PROVIDED INFORMATION:
++++++++

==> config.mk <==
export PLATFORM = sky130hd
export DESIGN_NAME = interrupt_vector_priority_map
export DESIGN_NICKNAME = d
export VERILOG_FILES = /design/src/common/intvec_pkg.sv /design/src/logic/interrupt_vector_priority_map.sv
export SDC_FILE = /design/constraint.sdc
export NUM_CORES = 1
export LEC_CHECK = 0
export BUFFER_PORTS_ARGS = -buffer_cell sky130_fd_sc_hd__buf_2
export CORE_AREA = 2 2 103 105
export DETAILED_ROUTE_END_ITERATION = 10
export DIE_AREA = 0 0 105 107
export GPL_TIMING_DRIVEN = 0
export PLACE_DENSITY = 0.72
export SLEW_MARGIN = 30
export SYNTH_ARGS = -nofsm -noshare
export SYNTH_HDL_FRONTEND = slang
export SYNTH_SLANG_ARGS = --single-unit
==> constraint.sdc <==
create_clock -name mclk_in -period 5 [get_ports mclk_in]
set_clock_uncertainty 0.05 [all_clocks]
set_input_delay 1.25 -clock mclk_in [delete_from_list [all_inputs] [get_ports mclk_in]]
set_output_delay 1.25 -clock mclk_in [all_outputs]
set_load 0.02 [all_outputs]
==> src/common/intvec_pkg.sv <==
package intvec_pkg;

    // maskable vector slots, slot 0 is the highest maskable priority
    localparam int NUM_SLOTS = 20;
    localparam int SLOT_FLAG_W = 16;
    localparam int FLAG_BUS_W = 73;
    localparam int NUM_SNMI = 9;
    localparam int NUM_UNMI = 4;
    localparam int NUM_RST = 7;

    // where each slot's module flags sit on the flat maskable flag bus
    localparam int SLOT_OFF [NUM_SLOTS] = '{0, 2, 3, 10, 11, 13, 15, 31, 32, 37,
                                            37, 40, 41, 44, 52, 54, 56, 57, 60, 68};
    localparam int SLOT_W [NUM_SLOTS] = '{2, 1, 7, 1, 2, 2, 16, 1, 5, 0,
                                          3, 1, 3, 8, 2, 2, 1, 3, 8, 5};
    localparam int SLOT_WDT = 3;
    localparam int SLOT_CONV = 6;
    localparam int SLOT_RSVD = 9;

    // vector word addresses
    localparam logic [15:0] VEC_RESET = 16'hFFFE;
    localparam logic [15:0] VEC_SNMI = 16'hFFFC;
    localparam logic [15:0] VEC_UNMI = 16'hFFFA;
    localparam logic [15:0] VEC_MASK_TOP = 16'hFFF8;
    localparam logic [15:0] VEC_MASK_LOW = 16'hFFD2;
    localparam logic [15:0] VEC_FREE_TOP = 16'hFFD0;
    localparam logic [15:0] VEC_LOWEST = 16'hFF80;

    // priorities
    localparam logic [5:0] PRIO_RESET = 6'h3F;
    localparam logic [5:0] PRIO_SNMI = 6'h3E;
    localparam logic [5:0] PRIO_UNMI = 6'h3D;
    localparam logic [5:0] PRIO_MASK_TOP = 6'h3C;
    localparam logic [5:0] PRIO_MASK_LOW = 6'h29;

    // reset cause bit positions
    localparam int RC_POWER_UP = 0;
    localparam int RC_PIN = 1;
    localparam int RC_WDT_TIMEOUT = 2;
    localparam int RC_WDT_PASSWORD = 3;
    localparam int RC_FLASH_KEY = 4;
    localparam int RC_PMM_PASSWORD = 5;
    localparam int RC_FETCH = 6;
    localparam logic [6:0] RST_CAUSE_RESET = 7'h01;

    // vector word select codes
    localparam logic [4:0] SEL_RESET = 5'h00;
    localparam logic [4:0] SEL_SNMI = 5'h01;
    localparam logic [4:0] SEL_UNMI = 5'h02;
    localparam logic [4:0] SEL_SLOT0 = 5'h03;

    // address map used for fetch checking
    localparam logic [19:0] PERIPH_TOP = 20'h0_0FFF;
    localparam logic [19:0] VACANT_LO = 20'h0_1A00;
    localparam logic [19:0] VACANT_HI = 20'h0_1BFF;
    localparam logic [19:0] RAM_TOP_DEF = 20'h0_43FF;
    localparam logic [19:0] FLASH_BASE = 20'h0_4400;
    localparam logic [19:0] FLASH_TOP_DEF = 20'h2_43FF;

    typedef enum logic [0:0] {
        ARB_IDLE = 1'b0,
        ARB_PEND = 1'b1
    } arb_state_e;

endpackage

++++++++

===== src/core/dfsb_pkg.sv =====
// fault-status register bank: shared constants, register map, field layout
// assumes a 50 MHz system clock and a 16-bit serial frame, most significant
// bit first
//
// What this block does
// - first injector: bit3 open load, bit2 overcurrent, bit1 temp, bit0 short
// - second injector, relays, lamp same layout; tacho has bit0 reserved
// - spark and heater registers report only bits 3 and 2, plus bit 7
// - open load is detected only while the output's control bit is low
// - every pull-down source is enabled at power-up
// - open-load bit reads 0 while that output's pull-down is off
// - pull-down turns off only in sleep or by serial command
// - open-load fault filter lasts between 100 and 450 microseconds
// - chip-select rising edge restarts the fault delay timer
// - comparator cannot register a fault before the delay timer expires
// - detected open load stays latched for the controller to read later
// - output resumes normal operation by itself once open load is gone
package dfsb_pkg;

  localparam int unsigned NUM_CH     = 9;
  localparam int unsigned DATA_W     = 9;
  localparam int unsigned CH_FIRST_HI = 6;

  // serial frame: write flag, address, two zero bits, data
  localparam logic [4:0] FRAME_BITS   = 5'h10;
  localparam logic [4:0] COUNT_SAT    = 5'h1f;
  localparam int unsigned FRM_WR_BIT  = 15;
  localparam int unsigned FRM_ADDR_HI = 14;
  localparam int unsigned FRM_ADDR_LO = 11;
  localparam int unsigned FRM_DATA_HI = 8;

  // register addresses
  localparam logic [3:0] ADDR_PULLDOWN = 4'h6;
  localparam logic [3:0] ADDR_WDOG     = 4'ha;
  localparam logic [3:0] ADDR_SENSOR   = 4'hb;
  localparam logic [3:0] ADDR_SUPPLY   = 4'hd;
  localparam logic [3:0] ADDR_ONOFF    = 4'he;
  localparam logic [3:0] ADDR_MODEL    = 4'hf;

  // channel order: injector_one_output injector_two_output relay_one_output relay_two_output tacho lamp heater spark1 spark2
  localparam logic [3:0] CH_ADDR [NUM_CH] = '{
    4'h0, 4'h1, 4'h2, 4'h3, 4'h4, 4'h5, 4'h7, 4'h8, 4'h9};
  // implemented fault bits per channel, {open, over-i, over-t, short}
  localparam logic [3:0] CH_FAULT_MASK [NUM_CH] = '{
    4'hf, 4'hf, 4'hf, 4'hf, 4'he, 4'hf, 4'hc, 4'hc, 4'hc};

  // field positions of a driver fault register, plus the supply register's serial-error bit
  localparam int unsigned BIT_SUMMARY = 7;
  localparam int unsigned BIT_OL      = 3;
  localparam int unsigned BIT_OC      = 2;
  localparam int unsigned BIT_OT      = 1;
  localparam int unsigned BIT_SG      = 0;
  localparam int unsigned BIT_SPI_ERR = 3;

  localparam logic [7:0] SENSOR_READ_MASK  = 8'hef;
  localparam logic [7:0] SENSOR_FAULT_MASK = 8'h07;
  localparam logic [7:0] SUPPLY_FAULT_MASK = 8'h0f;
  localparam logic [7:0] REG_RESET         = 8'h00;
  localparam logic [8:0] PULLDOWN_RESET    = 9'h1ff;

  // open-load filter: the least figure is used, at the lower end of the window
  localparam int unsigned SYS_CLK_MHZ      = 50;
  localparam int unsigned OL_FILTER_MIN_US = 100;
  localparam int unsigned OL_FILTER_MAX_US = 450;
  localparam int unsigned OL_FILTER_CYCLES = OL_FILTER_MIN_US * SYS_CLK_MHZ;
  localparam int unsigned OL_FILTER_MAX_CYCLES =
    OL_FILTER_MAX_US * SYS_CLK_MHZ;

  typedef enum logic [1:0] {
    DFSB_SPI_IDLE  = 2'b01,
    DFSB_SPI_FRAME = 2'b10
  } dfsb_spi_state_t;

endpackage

++++++++

EXERCISE: In the listing above, locate the line containing "localparam int SLOT_W [NUM_SLOTS]" and the line containing "localparam logic [4:0] SEL_SNMI = 5'h01;". Extract those two lines and every line between them, exactly as written, and only those.

EXERCISE SOLUTION:
    localparam int SLOT_W [NUM_SLOTS] = '{2, 1, 7, 1, 2, 2, 16, 1, 5, 0,
                                          3, 1, 3, 8, 2, 2, 1, 3, 8, 5};
    localparam int SLOT_WDT = 3;
    localparam int SLOT_CONV = 6;
    localparam int SLOT_RSVD = 9;

    // vector word addresses
    localparam logic [15:0] VEC_RESET = 16'hFFFE;
    localparam logic [15:0] VEC_SNMI = 16'hFFFC;
    localparam logic [15:0] VEC_UNMI = 16'hFFFA;
    localparam logic [15:0] VEC_MASK_TOP = 16'hFFF8;
    localparam logic [15:0] VEC_MASK_LOW = 16'hFFD2;
    localparam logic [15:0] VEC_FREE_TOP = 16'hFFD0;
    localparam logic [15:0] VEC_LOWEST = 16'hFF80;

    // priorities
    localparam logic [5:0] PRIO_RESET = 6'h3F;
    localparam logic [5:0] PRIO_SNMI = 6'h3E;
    localparam logic [5:0] PRIO_UNMI = 6'h3D;
    localparam logic [5:0] PRIO_MASK_TOP = 6'h3C;
    localparam logic [5:0] PRIO_MASK_LOW = 6'h29;

    // reset cause bit positions
    localparam int RC_POWER_UP = 0;
    localparam int RC_PIN = 1;
    localparam int RC_WDT_TIMEOUT = 2;
    localparam int RC_WDT_PASSWORD = 3;
    localparam int RC_FLASH_KEY = 4;
    localparam int RC_PMM_PASSWORD = 5;
    localparam int RC_FETCH = 6;
    localparam logic [6:0] RST_CAUSE_RESET = 7'h01;

    // vector word select codes
    localparam logic [4:0] SEL_RESET = 5'h00;
    localparam logic [4:0] SEL_SNMI = 5'h01;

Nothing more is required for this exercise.